+++ Data for the task

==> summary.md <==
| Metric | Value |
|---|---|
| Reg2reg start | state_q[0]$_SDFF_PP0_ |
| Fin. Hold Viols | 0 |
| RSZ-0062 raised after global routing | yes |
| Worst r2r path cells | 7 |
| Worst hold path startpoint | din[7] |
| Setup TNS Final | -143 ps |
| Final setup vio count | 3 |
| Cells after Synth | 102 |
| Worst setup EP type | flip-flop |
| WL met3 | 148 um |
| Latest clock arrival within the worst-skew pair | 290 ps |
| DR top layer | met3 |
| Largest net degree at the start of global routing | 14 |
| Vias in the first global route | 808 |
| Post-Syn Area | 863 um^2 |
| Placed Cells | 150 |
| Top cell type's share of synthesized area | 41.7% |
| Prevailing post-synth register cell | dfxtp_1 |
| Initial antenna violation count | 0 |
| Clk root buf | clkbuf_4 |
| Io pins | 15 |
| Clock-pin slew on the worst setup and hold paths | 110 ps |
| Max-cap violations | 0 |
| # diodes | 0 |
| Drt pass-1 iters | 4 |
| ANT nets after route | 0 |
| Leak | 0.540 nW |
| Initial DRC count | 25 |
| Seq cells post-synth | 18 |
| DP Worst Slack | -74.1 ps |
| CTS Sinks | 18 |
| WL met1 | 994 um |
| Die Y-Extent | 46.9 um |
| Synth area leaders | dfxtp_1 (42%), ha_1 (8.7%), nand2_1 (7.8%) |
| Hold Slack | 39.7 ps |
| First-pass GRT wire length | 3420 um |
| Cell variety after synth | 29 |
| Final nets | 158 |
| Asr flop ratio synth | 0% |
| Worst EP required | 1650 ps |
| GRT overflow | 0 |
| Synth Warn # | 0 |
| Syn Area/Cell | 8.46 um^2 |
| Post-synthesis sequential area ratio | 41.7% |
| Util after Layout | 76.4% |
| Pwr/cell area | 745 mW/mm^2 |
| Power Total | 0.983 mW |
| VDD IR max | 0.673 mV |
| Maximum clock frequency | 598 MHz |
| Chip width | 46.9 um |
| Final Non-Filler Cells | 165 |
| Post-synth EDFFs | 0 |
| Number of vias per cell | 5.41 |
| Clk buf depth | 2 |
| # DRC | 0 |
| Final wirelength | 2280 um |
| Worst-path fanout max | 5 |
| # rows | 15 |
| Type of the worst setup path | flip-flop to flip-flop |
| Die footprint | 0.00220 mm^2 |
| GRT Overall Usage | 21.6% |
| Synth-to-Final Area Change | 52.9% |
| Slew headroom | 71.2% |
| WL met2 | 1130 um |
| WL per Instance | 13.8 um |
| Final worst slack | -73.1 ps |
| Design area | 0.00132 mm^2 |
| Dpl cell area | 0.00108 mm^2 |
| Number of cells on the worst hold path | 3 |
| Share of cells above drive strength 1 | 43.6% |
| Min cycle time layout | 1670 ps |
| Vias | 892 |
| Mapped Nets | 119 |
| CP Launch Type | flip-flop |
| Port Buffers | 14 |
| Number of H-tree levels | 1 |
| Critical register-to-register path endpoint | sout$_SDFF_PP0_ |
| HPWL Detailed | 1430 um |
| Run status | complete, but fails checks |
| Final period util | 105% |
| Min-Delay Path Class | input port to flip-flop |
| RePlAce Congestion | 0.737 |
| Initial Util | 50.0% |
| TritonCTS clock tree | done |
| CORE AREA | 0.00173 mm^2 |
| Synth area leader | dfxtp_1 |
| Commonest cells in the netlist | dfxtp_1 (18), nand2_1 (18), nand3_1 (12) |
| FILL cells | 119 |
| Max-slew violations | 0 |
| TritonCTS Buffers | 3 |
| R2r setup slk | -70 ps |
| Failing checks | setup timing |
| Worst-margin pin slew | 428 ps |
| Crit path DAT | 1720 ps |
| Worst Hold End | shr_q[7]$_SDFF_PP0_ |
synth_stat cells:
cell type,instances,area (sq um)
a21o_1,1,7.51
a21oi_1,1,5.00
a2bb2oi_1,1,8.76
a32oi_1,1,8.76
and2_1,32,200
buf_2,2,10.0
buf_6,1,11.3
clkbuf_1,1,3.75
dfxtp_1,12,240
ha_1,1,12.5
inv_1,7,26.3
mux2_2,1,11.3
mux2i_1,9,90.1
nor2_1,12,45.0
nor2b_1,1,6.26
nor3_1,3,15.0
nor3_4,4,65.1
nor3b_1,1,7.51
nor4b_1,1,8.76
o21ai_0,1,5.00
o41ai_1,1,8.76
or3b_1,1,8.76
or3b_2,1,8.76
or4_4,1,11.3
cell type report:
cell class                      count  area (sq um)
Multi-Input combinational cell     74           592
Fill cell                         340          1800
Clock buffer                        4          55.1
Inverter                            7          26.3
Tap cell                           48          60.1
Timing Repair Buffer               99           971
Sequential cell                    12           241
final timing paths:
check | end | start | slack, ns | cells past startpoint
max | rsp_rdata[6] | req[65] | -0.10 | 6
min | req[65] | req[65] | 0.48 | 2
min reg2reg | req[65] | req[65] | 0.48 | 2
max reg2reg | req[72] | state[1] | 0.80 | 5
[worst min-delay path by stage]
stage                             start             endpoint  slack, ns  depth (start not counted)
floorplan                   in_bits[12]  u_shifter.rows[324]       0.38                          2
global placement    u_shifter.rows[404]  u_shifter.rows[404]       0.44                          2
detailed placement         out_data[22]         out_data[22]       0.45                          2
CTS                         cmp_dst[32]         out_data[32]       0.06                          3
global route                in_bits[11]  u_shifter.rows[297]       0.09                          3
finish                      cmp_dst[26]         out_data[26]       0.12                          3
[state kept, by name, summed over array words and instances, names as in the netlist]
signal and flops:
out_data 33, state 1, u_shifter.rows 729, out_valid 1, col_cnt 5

++++++

> Work required
Once the records have been read, print them all again exactly.

> Result of the task
==> summary.md <==
| Metric | Value |
|---|---|
| Reg2reg start | state_q[0]$_SDFF_PP0_ |
| Fin. Hold Viols | 0 |
| RSZ-0062 raised after global routing | yes |
| Worst r2r path cells | 7 |
| Worst hold path startpoint | din[7] |
| Setup TNS Final | -143 ps |
| Final setup vio count | 3 |
| Cells after Synth | 102 |
| Worst setup EP type | flip-flop |
| WL met3 | 148 um |
| Latest clock arrival within the worst-skew pair | 290 ps |
| DR top layer | met3 |
| Largest net degree at the start of global routing | 14 |
| Vias in the first global route | 808 |
| Post-Syn Area | 863 um^2 |
| Placed Cells | 150 |
| Top cell type's share of synthesized area | 41.7% |
| Prevailing post-synth register cell | dfxtp_1 |
| Initial antenna violation count | 0 |
| Clk root buf | clkbuf_4 |
| Io pins | 15 |
| Clock-pin slew on the worst setup and hold paths | 110 ps |
| Max-cap violations | 0 |
| # diodes | 0 |
| Drt pass-1 iters | 4 |
| ANT nets after route | 0 |
| Leak | 0.540 nW |
| Initial DRC count | 25 |
| Seq cells post-synth | 18 |
| DP Worst Slack | -74.1 ps |
| CTS Sinks | 18 |
| WL met1 | 994 um |
| Die Y-Extent | 46.9 um |
| Synth area leaders | dfxtp_1 (42%), ha_1 (8.7%), nand2_1 (7.8%) |
| Hold Slack | 39.7 ps |
| First-pass GRT wire length | 3420 um |
| Cell variety after synth | 29 |
| Final nets | 158 |
| Asr flop ratio synth | 0% |
| Worst EP required | 1650 ps |
| GRT overflow | 0 |
| Synth Warn # | 0 |
| Syn Area/Cell | 8.46 um^2 |
| Post-synthesis sequential area ratio | 41.7% |
| Util after Layout | 76.4% |
| Pwr/cell area | 745 mW/mm^2 |
| Power Total | 0.983 mW |
| VDD IR max | 0.673 mV |
| Maximum clock frequency | 598 MHz |
| Chip width | 46.9 um |
| Final Non-Filler Cells | 165 |
| Post-synth EDFFs | 0 |
| Number of vias per cell | 5.41 |
| Clk buf depth | 2 |
| # DRC | 0 |
| Final wirelength | 2280 um |
| Worst-path fanout max | 5 |
| # rows | 15 |
| Type of the worst setup path | flip-flop to flip-flop |
| Die footprint | 0.00220 mm^2 |
| GRT Overall Usage | 21.6% |
| Synth-to-Final Area Change | 52.9% |
| Slew headroom | 71.2% |
| WL met2 | 1130 um |
| WL per Instance | 13.8 um |
| Final worst slack | -73.1 ps |
| Design area | 0.00132 mm^2 |
| Dpl cell area | 0.00108 mm^2 |
| Number of cells on the worst hold path | 3 |
| Share of cells above drive strength 1 | 43.6% |
| Min cycle time layout | 1670 ps |
| Vias | 892 |
| Mapped Nets | 119 |
| CP Launch Type | flip-flop |
| Port Buffers | 14 |
| Number of H-tree levels | 1 |
| Critical register-to-register path endpoint | sout$_SDFF_PP0_ |
| HPWL Detailed | 1430 um |
| Run status | complete, but fails checks |
| Final period util | 105% |
| Min-Delay Path Class | input port to flip-flop |
| RePlAce Congestion | 0.737 |
| Initial Util | 50.0% |
| TritonCTS clock tree | done |
| CORE AREA | 0.00173 mm^2 |
| Synth area leader | dfxtp_1 |
| Commonest cells in the netlist | dfxtp_1 (18), nand2_1 (18), nand3_1 (12) |
| FILL cells | 119 |
| Max-slew violations | 0 |
| TritonCTS Buffers | 3 |
| R2r setup slk | -70 ps |
| Failing checks | setup timing |
| Worst-margin pin slew | 428 ps |
| Crit path DAT | 1720 ps |
| Worst Hold End | shr_q[7]$_SDFF_PP0_ |
synth_stat cells:
cell type,instances,area (sq um)
a21o_1,1,7.51
a21oi_1,1,5.00
a2bb2oi_1,1,8.76
a32oi_1,1,8.76
and2_1,32,200
buf_2,2,10.0
buf_6,1,11.3
clkbuf_1,1,3.75
dfxtp_1,12,240
ha_1,1,12.5
inv_1,7,26.3
mux2_2,1,11.3
mux2i_1,9,90.1
nor2_1,12,45.0
nor2b_1,1,6.26
nor3_1,3,15.0
nor3_4,4,65.1
nor3b_1,1,7.51
nor4b_1,1,8.76
o21ai_0,1,5.00
o41ai_1,1,8.76
or3b_1,1,8.76
or3b_2,1,8.76
or4_4,1,11.3
cell type report:
cell class                      count  area (sq um)
Multi-Input combinational cell     74           592
Fill cell                         340          1800
Clock buffer                        4          55.1
Inverter                            7          26.3
Tap cell                           48          60.1
Timing Repair Buffer               99           971
Sequential cell                    12           241
final timing paths:
check | end | start | slack, ns | cells past startpoint
max | rsp_rdata[6] | req[65] | -0.10 | 6
min | req[65] | req[65] | 0.48 | 2
min reg2reg | req[65] | req[65] | 0.48 | 2
max reg2reg | req[72] | state[1] | 0.80 | 5
[worst min-delay path by stage]
stage                             start             endpoint  slack, ns  depth (start not counted)
floorplan                   in_bits[12]  u_shifter.rows[324]       0.38                          2
global placement    u_shifter.rows[404]  u_shifter.rows[404]       0.44                          2
detailed placement         out_data[22]         out_data[22]       0.45                          2
CTS                         cmp_dst[32]         out_data[32]       0.06                          3
global route                in_bits[11]  u_shifter.rows[297]       0.09                          3
finish                      cmp_dst[26]         out_data[26]       0.12                          3
[state kept, by name, summed over array words and instances, names as in the netlist]
signal and flops:
out_data 33, state 1, u_shifter.rows 729, out_valid 1, col_cnt 5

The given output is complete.